→ **DIRECTIONS FOR THIS TASK**
Would you return the entries below word for word?
::::::::
### src/rtl/proc_ctrl_fsm.sv
// Multi-cycle control FSM for the 8-register shared-bus datapath (mv/mvi/add/sub).
// Define PROC_CTRL_ICNT_EN to add the completed-instruction counter port instr_count.
module proc_ctrl_fsm
    import proc_ctrl_pkg::*;
#(
    parameter int DATA_W = 8,
    parameter int CNT_W  = 16
) (
    input  logic              P_clock,
    input  logic              reset,
    input  logic              Run,
    input  logic [DATA_W-1:0] DIN,
    output logic [7:0]        IR,
    output logic [7:0]        Rin,
    output logic [7:0]        Rout,
    output logic              DINout,
    output logic              Gout,
    output logic              Ain,
    output logic              Gin,
    output logic              AddSub,
    output logic              Done,
    output logic              Busy
`ifdef PROC_CTRL_ICNT_EN
    ,
    output logic [CNT_W-1:0]  instr_count
`endif
);

    logic [1:0] state;
    logic [1:0] state_nxt;
    logic [7:0] x_oh;
    logic [7:0] y_oh;
    logic [1:0] op;

    assign op = IR[7:6];

    dec3to8 u_dec_x (
        .w  (IR[5:3]),
        .en (1'b1),
        .y  (x_oh)
    );

    dec3to8 u_dec_y (
        .w  (IR[2:0]),
        .en (1'b1),
        .y  (y_oh)
    );

    // Run is only honoured in T0; IR is frozen for the rest of the instruction.
    always_ff @(posedge P_clock or posedge reset) begin
        if (reset) begin
            state <= T0;
            IR    <= 8'h00;
        end else begin
            state <= state_nxt;
            if (state == T0 && Run) begin
                IR <= DIN[7:0];
            end
        end
    end

    always_comb begin
        state_nxt = T0;
        Rin       = 8'h00;
        Rout      = 8'h00;
        DINout    = 1'b0;
        Gout      = 1'b0;
        Ain       = 1'b0;
        Gin       = 1'b0;
        AddSub    = 1'b0;
        Done      = 1'b0;
        case (state)
            T0: begin
                state_nxt = Run ? T1 : T0;
            end
            T1: begin
                case (op)
                    OP_MV: begin
                        Rout = y_oh;
                        Rin  = x_oh;
                        Done = 1'b1;
                    end
                    OP_MVI: begin
                        DINout = 1'b1;
                        Rin    = x_oh;
                        Done   = 1'b1;
                    end
                    default: begin
                        Rout      = x_oh;
                        Ain       = 1'b1;
                        state_nxt = T2;
                    end
                endcase
            end
            T2: begin
                // Only add/sub can reach T2; anything else falls back to T0 harmlessly.
                if (op == OP_ADD || op == OP_SUB) begin
                    Rout      = y_oh;
                    Gin       = 1'b1;
                    AddSub    = IR[6];
                    state_nxt = T3;
                end
            end
            T3: begin
                if (op == OP_ADD || op == OP_SUB) begin
                    Gout = 1'b1;
                    Rin  = x_oh;
                    Done = 1'b1;
                end
            end
            default: state_nxt = T0;
        endcase
    end

    assign Busy = (state != T0);

`ifdef PROC_CTRL_ICNT_EN
    always_ff @(posedge P_clock or posedge reset) begin
        if (reset) begin
            instr_count <= '0;
        end else if (Done) begin
            instr_count <= instr_count + CNT_W'(1);
        end
    end
`else
    logic [CNT_W-1:0] unused_cnt_w;
    assign unused_cnt_w = '0;
`endif

endmodule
::::::::
→ **ANSWER AREA**
### src/rtl/proc_ctrl_fsm.sv
// Multi-cycle control FSM for the 8-register shared-bus datapath (mv/mvi/add/sub).
// Define PROC_CTRL_ICNT_EN to add the completed-instruction counter port instr_count.
module proc_ctrl_fsm
    import proc_ctrl_pkg::*;
#(
    parameter int DATA_W = 8,
    parameter int CNT_W  = 16
) (
    input  logic              P_clock,
    input  logic              reset,
    input  logic              Run,
    input  logic [DATA_W-1:0] DIN,
    output logic [7:0]        IR,
    output logic [7:0]        Rin,
    output logic [7:0]        Rout,
    output logic              DINout,
    output logic              Gout,
    output logic              Ain,
    output logic              Gin,
    output logic              AddSub,
    output logic              Done,
    output logic              Busy
`ifdef PROC_CTRL_ICNT_EN
    ,
    output logic [CNT_W-1:0]  instr_count
`endif
);

    logic [1:0] state;
    logic [1:0] state_nxt;
    logic [7:0] x_oh;
    logic [7:0] y_oh;
    logic [1:0] op;

    assign op = IR[7:6];

    dec3to8 u_dec_x (
        .w  (IR[5:3]),
        .en (1'b1),
        .y  (x_oh)
    );

    dec3to8 u_dec_y (
        .w  (IR[2:0]),
        .en (1'b1),
        .y  (y_oh)
    );

    // Run is only honoured in T0; IR is frozen for the rest of the instruction.
    always_ff @(posedge P_clock or posedge reset) begin
        if (reset) begin
            state <= T0;
            IR    <= 8'h00;
        end else begin
            state <= state_nxt;
            if (state == T0 && Run) begin
                IR <= DIN[7:0];
            end
        end
    end

    always_comb begin
        state_nxt = T0;
        Rin       = 8'h00;
        Rout      = 8'h00;
        DINout    = 1'b0;
        Gout      = 1'b0;
        Ain       = 1'b0;
        Gin       = 1'b0;
        AddSub    = 1'b0;
        Done      = 1'b0;
        case (state)
            T0: begin
                state_nxt = Run ? T1 : T0;
            end
            T1: begin
                case (op)
                    OP_MV: begin
                        Rout = y_oh;
                        Rin  = x_oh;
                        Done = 1'b1;
                    end
                    OP_MVI: begin
                        DINout = 1'b1;
                        Rin    = x_oh;
                        Done   = 1'b1;
                    end
                    default: begin
                        Rout      = x_oh;
                        Ain       = 1'b1;
                        state_nxt = T2;
                    end
                endcase
            end
            T2: begin
                // Only add/sub can reach T2; anything else falls back to T0 harmlessly.
                if (op == OP_ADD || op == OP_SUB) begin
                    Rout      = y_oh;
                    Gin       = 1'b1;
                    AddSub    = IR[6];
                    state_nxt = T3;
                end
            end
            T3: begin
                if (op == OP_ADD || op == OP_SUB) begin
                    Gout = 1'b1;
                    Rin  = x_oh;
                    Done = 1'b1;
                end
            end
            default: state_nxt = T0;
        endcase
    end

    assign Busy = (state != T0);

`ifdef PROC_CTRL_ICNT_EN
    always_ff @(posedge P_clock or posedge reset) begin
        if (reset) begin
            instr_count <= '0;
        end else if (Done) begin
            instr_count <= instr_count + CNT_W'(1);
        end
    end
`else
    logic [CNT_W-1:0] unused_cnt_w;
    assign unused_cnt_w = '0;
`endif

endmodule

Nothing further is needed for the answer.